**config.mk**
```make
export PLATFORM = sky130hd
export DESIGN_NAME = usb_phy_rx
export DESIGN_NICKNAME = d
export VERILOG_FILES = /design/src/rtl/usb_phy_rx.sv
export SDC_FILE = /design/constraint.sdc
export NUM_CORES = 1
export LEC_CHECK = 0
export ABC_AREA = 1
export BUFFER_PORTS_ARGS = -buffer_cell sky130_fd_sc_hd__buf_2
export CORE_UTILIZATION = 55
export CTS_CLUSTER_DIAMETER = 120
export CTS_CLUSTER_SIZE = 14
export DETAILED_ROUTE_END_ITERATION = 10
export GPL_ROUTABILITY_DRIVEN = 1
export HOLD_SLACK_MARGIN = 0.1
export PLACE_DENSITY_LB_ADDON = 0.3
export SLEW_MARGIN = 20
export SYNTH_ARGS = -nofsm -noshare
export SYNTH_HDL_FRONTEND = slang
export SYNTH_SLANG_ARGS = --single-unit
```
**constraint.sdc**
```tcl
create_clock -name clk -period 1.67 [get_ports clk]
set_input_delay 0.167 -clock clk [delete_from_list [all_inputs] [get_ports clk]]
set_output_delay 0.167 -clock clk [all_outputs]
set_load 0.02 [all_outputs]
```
---
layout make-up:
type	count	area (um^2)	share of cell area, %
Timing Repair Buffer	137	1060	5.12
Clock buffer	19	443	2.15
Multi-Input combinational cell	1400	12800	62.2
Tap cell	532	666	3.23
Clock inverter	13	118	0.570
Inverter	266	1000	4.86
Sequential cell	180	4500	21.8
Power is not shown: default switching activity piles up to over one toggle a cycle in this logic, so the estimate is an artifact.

- Required work
Look in the material above for the line with "cell area, %" and the line with "Power is not", and transcribe exactly those lines and all lines between them, nothing more.

- Completed exercise
type	count	area (um^2)	share of cell area, %
Timing Repair Buffer	137	1060	5.12
Clock buffer	19	443	2.15
Multi-Input combinational cell	1400	12800	62.2
Tap cell	532	666	3.23
Clock inverter	13	118	0.570
Inverter	266	1000	4.86
Sequential cell	180	4500	21.8
Power is not shown: default switching activity piles up to over one toggle a cycle in this logic, so the estimate is an artifact.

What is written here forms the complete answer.